Budget 2020 sets aside SS$5.6 billion to help firms, workers and households amid the Covid-19 outbreak, with a focus on the future, from economic transformation to climate change.
Taking into consideration that the Singapore economy faces considerable uncertainty in the coming year with recovery derailed by the uncertainty brought forth by the Covid-19 outbreak, a Stabilisation and Support Package of both economy-wide and sector-specific measures was introduced. This includes a 25% corporate income tax rebate, capped at $15,000 per company to help firms with cash flow. The government will also enhance tax treatments under the corporate tax system for a year, allowing businesses to write down their expenditure in plant & machinery, renovation & refurbishment in year of assessment 2021.
Rent and tax reliefs, such as property tax rebates, ranging from 10% to 30% will be given out to the tourism, aviation, retail, food services, and point-to-point transport services sectors.
The National Environment Agency (NEA) will provide a full month rental waiver to all stall-holders in NEA-managed hawker centres and markets. For other Government-owned or managed facilities, the respective government agencies such as Housing and Development Board (HDB), People's Association (PA), Singapore Land Authority (SLA), Jurong Town Corporation (JTC), Urban Redevelopment Authority (URA), Singapore Tourism Board (STB), NParks and Sentosa Development Corporation (SDC) will provide half a month’s worth of rental waivers to eligible commercial tenants/ lessees who are on leases not exceeding three years, and do not pay Property Tax. Eligible tenants/ lessees may include those providing commercial accommodation, retail, food and beverages, recreation, entertainment, healthcare and other services.

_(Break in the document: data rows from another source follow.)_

Background: an optimization exercise with open tools, aiming at small area and few clock cycles. Do not read the settings as production practice.
Power is estimated from default activity; no workload was simulated.

==> flow/design.v (excerpt) <==
module rtmp_chunk_decoder (
    input  wire        clk,
    input  wire        rst,
    input  wire        in_valid,
    output wire        in_ready,
    input  wire [1:0]  in_kind,
    input  wire [7:0]  in_data,
    output wire        out_valid,
    input  wire        out_ready,
    output wire [2:0]  out_kind,
    output wire [16:0] out_csid,
    output wire [1:0]  out_fmt,
    output wire [31:0] out_ts,
    output wire [23:0] out_len,
    output wire [7:0]  out_type,
    output wire [31:0] out_msid,
    output wire [23:0] out_chunk_len,
    output wire        out_start,
    output wire [7:0]  out_data,
    output wire [7:0]  out_code,
    output wire [2:0]  out_phase,
    output wire        out_partial
);
    localparam NR = 7;                  
    localparam EW = 137;                
    localparam IN_BYTE   = 2'd0;
    localparam IN_EOS    = 2'd1;
    localparam IN_TFAULT = 2'd2;
    localparam IN_HSDONE = 2'd3;
    localparam EV_HDR    = 3'd0;
    localparam EV_DATA   = 3'd1;
    localparam EV_MSG    = 3'd2;
    localparam EV_FAULT  = 3'd3;
    localparam EV_CLOSED = 3'd4;
    localparam M_HS   = 2'd0;
    localparam M_EST  = 2'd1;
    localparam M_DEAD = 2'd2;
    localparam P_BH0 = 3'd0;
    localparam P_BH1 = 3'd1;
    localparam P_BH2 = 3'd2;
    localparam P_MH  = 3'd3;
    localparam P_EXT = 3'd4;
    localparam P_PAY = 3'd5;
    reg [1:0]  mode;
    reg [2:0]  phase;                   
    reg        look;                    
    reg        cscan;                   
    reg [1:0]  fmt;
    reg [3:0]  mh_n;                    
    wire [2:0] sc = mh_n[2:0];
    reg [23:0] dreg;
    reg [23:0] crem;                    
    reg [23:0] maxc;                    
    reg        c_v;
    reg [16:0] c_csid;
    reg [31:0] c_ts;
    reg [23:0] c_len;
    reg [7:0]  c_type;
    reg [31:0] c_msid;
    reg [23:0] c_rem;                   
    reg [NR-1:0]    rv;
    reg [NR*EW-1:0] ring;
    reg        o_valid;
    reg [2:0]  o_kind;
    reg        pend;                    
    reg [2:0]  o_code;
    reg        o_part;
    wire pop      = o_valid && out_ready;
    wire can_take = !o_valid || (out_ready && !pend);
    wire kind_ok  = (mode == M_EST) || (mode == M_HS && in_kind != IN_BYTE);
  ...
clock: 12.0 ns
lec_check: 0
cap_margin: 20
core_margin: 2
core_utilization: 40
cts_buf_list: sky130_fd_sc_hd__clkbuf_16
cts_cluster_diameter: 80
cts_cluster_size: 30
slew_margin: 20
standard.sh (not shown) runs the stock make flow with config.mk's settings and CLKGATE_MAP_FILE= SYNTH_SCRIPT=/design/flow/synth_recipe.tcl, a recipe that flattens the netlist after the stock synthesis.
==> flow/flow/run.sh <==
#!/bin/bash
# The standard layout, with the port buffers made of the smallest buffer
# cell instead of the one buffer_ports picks by default.
set -euo pipefail
export BUFFER_PORTS_ARGS="-buffer_cell sky130_fd_sc_hd__buf_1"
bash standard.sh > standard_flow.log 2>&1
The first run completed, yet does not pass: setup timing.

While supporting businesses, there are also plans to manage the foreign worker policy. In a bid to encourage firms to hire skilled locals, the dependency ratio ceilings (DRC) for services sector was reduced to 38% from 40% starting 1 January 2020. The DRC will be further reduced to 35% on 1 January 2021. The S-Pass sub-dependency ratio ceiling (Sub-DRC) will be lowered for the construction, petroleum and petrochemical manufacturers, and marine shipyard sectors, from the current 20% to 18% on 1 January 2021, and again to 15% on 1 January 2023.
Goods and Services Tax (GST) will remain at 7% in 2021. The earlier-announced 2% GST tax hike will not happen in 2021 but will still be needed by 2025.
The overall deficit of Budget 2020 is estimated at S$10.9 billion or 2.1 per cent of GDP, larger than any actual deficit incurred previously.